> [Task to complete] Which lines of the entries below run from the one holding "after routing |" to the one holding "256 | 256 |", inclusive? Set down exactly those lines and no others.

> [Stored entries]
⁂

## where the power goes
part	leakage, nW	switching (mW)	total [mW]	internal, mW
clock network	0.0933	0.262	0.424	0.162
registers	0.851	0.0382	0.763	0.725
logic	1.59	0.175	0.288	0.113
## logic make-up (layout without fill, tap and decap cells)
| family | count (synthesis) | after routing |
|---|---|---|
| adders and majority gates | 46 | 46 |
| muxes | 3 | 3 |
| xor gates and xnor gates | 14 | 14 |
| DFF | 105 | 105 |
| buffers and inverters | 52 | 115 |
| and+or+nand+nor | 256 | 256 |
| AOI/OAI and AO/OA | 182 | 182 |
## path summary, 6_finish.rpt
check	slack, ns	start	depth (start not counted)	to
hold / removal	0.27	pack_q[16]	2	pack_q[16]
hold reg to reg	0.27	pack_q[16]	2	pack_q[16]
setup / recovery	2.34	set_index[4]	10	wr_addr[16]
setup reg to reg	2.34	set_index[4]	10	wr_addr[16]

⁂

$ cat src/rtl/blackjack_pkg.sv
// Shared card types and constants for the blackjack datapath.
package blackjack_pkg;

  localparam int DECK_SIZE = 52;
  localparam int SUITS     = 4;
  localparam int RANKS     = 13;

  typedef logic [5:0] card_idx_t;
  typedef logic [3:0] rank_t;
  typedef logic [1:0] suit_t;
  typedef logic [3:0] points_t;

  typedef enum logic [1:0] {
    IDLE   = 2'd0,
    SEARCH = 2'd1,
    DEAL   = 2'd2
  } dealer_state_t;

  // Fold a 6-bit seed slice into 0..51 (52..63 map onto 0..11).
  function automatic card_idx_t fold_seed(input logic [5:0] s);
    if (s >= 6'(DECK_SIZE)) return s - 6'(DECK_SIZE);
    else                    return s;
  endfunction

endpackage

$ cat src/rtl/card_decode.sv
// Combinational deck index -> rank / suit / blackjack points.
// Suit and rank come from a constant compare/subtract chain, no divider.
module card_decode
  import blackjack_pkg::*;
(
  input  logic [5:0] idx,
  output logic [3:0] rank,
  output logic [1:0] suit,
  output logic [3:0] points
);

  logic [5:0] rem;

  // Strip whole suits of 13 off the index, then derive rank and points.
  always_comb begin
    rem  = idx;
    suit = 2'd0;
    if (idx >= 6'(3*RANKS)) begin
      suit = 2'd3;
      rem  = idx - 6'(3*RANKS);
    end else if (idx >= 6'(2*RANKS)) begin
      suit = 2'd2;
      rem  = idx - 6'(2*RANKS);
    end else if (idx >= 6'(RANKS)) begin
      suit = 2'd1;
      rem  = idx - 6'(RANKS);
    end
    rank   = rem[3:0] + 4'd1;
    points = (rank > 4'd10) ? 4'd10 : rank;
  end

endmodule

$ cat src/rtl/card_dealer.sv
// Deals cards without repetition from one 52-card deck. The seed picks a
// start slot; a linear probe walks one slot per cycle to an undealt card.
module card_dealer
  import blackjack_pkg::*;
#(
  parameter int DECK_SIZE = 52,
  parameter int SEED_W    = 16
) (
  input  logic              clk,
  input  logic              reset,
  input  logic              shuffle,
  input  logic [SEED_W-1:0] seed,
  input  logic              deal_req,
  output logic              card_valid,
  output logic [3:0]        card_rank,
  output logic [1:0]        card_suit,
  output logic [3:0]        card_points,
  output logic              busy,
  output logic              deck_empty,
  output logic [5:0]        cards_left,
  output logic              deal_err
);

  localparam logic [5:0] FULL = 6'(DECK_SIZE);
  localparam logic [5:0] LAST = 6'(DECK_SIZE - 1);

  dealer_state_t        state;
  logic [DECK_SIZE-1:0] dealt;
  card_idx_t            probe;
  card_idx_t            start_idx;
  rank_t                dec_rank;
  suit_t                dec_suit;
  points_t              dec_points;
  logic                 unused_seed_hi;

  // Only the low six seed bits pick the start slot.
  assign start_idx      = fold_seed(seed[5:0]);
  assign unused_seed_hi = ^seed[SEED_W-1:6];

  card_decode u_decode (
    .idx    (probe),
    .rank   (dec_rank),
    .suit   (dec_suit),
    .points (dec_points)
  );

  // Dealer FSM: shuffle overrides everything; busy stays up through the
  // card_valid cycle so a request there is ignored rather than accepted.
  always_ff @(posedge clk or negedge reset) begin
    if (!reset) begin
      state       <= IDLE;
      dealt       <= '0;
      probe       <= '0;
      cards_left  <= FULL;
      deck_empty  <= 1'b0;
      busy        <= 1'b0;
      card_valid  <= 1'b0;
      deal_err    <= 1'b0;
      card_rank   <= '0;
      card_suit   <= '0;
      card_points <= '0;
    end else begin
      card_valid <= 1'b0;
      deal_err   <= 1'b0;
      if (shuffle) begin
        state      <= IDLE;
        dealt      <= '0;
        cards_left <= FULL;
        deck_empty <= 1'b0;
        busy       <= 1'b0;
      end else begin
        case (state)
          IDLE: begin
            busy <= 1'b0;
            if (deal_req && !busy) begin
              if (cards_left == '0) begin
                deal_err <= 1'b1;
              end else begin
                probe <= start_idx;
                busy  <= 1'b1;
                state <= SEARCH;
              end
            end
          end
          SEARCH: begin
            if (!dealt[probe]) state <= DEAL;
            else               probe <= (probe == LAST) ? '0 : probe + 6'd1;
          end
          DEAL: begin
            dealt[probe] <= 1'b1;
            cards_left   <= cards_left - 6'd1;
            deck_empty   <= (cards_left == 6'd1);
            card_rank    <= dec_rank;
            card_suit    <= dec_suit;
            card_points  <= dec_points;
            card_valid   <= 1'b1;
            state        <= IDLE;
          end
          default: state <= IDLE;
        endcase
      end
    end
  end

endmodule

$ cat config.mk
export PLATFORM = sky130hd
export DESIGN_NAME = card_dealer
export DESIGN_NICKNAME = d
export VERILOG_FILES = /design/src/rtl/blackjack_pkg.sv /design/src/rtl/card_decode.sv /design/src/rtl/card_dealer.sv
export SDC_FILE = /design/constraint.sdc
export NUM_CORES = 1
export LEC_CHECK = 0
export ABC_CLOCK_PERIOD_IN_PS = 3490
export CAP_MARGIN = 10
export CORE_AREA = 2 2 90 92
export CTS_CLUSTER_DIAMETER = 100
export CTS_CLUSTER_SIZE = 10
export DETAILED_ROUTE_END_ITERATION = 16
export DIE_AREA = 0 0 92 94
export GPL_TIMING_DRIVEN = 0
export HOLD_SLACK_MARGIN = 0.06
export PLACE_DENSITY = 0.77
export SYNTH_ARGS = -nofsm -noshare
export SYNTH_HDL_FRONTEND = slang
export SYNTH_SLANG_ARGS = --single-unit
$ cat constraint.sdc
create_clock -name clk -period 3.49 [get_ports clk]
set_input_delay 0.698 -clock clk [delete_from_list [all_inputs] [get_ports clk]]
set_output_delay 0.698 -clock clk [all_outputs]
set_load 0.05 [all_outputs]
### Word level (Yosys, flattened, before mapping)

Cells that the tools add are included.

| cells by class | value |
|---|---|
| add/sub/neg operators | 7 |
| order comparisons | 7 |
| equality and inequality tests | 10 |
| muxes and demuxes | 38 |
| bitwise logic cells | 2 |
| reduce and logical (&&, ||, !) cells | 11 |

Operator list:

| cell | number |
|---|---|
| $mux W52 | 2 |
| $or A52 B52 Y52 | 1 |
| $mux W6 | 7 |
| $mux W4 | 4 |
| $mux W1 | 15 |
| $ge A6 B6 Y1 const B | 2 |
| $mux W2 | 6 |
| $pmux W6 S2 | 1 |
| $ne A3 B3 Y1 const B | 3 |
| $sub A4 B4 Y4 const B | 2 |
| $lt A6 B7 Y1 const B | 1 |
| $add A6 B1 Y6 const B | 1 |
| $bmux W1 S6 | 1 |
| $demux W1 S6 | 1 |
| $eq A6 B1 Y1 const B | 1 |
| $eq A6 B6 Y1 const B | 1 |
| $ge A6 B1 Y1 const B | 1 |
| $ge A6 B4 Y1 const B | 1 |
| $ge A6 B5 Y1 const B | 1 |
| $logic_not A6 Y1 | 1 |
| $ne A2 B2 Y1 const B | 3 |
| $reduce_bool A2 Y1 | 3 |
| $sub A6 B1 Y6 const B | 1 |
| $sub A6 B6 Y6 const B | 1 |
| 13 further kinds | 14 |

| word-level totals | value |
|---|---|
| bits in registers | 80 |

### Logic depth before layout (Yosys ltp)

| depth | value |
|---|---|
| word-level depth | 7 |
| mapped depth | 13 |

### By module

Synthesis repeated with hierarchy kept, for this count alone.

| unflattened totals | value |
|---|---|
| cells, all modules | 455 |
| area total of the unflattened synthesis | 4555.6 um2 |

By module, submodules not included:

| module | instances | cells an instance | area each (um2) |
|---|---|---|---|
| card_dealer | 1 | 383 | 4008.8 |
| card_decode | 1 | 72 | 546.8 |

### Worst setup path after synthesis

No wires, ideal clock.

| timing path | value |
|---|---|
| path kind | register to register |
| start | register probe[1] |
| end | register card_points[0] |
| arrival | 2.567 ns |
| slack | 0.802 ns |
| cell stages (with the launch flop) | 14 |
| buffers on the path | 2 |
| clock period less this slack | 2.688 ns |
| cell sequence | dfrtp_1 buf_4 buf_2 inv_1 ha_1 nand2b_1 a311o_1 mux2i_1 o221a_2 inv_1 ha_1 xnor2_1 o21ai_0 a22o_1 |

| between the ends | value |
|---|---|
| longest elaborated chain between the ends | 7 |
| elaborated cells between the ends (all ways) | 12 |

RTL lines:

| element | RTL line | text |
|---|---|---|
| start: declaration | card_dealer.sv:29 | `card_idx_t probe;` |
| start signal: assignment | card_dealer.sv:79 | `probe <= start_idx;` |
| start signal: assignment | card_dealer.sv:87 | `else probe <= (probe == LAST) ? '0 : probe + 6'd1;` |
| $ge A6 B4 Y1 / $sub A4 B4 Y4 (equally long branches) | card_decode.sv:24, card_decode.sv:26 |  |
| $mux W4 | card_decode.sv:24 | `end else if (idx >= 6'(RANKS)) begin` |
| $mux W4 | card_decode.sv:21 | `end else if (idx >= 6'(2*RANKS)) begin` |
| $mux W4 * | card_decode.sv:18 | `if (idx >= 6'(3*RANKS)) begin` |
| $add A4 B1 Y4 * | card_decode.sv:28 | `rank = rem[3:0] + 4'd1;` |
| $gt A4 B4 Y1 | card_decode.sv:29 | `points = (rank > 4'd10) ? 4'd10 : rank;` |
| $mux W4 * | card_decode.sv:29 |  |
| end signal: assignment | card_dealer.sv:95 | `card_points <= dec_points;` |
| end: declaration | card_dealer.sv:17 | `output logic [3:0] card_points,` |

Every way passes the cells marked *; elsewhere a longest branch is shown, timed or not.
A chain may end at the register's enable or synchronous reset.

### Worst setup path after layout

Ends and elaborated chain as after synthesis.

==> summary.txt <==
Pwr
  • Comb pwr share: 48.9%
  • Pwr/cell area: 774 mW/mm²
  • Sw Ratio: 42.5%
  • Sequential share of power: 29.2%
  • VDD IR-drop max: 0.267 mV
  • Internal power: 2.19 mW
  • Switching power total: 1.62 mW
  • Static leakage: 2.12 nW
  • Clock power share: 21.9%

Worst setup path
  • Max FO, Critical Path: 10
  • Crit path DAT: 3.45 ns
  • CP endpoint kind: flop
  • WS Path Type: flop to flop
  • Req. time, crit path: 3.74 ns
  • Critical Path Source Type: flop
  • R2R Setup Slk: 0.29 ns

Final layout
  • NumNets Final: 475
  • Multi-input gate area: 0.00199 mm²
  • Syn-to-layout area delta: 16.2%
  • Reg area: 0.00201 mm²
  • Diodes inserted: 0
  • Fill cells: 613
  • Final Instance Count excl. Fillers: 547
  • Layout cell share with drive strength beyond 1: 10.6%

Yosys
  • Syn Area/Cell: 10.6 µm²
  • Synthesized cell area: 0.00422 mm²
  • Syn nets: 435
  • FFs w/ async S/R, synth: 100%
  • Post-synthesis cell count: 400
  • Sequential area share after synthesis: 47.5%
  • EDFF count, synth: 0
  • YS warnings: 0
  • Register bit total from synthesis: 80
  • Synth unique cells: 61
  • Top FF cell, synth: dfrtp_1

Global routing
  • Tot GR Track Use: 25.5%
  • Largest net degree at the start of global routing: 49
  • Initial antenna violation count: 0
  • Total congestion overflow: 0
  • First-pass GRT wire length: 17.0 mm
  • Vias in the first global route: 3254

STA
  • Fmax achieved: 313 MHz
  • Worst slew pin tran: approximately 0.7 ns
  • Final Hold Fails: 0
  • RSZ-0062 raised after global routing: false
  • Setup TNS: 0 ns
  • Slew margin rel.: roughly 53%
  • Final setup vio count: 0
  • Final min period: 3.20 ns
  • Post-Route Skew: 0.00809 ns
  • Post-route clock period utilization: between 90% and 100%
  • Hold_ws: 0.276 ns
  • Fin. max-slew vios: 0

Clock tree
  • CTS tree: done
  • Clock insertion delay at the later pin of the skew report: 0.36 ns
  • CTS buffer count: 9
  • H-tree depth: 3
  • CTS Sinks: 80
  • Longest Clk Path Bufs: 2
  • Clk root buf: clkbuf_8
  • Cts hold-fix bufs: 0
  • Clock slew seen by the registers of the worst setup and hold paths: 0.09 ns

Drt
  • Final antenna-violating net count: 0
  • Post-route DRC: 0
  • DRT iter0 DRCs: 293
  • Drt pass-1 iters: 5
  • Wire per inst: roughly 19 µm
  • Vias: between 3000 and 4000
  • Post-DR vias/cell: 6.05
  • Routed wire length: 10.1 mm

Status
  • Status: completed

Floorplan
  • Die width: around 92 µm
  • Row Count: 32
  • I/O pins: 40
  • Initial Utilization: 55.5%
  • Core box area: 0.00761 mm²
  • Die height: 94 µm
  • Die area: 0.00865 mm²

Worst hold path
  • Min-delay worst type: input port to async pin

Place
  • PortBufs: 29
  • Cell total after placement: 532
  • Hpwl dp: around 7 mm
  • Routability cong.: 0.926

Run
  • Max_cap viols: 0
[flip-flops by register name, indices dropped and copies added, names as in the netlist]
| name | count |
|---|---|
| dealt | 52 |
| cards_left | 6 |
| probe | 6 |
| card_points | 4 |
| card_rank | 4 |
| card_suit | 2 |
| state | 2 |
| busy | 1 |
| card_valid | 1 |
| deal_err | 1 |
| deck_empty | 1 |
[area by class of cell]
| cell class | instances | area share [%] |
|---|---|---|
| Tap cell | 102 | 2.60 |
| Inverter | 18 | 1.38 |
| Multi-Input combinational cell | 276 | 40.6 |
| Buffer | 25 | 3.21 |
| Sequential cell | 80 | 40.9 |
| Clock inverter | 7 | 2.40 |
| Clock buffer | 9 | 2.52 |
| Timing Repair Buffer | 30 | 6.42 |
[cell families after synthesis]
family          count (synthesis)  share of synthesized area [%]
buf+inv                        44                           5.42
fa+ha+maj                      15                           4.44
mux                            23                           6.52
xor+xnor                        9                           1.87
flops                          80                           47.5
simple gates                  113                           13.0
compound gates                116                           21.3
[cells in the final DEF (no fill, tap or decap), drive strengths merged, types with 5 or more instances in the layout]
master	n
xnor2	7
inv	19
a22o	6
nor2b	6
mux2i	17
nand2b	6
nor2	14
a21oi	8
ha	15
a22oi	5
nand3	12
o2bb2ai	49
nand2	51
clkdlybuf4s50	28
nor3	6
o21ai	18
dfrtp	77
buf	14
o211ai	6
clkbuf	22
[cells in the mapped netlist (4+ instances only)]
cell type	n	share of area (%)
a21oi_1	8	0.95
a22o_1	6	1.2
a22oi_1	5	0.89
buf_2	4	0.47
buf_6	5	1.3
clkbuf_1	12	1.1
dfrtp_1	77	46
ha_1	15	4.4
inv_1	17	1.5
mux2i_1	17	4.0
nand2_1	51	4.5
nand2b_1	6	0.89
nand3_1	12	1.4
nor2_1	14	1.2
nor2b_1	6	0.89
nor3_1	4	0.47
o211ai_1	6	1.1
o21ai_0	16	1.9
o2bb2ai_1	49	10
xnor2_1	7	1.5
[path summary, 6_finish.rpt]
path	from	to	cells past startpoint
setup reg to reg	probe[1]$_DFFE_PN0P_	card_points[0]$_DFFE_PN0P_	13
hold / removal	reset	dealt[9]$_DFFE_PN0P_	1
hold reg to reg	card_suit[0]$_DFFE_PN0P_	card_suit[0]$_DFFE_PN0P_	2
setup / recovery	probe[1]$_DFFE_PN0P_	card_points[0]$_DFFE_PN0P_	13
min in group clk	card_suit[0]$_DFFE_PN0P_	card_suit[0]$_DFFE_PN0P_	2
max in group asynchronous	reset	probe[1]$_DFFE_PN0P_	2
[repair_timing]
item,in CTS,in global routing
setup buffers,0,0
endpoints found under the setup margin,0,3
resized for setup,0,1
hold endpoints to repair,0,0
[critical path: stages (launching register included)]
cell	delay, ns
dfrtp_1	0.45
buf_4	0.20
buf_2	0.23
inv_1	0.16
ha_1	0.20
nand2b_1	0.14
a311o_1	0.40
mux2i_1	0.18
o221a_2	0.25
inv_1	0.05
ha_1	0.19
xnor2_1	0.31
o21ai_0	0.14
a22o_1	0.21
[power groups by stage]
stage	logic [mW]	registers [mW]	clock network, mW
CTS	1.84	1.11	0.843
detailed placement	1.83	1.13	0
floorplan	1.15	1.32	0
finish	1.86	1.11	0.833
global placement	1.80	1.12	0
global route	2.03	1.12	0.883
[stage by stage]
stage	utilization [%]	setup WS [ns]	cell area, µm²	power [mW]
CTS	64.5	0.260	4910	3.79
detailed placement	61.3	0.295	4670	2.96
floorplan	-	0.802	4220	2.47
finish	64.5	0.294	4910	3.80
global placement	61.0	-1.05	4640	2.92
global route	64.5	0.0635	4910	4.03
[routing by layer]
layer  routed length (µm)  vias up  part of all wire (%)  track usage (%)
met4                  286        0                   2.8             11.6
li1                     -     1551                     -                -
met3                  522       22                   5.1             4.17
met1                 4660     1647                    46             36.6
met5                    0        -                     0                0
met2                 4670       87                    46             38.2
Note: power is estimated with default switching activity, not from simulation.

⁂

> [Response for this exercise]
| family | count (synthesis) | after routing |
|---|---|---|
| adders and majority gates | 46 | 46 |
| muxes | 3 | 3 |
| xor gates and xnor gates | 14 | 14 |
| DFF | 105 | 105 |
| buffers and inverters | 52 | 115 |
| and+or+nand+nor | 256 | 256 |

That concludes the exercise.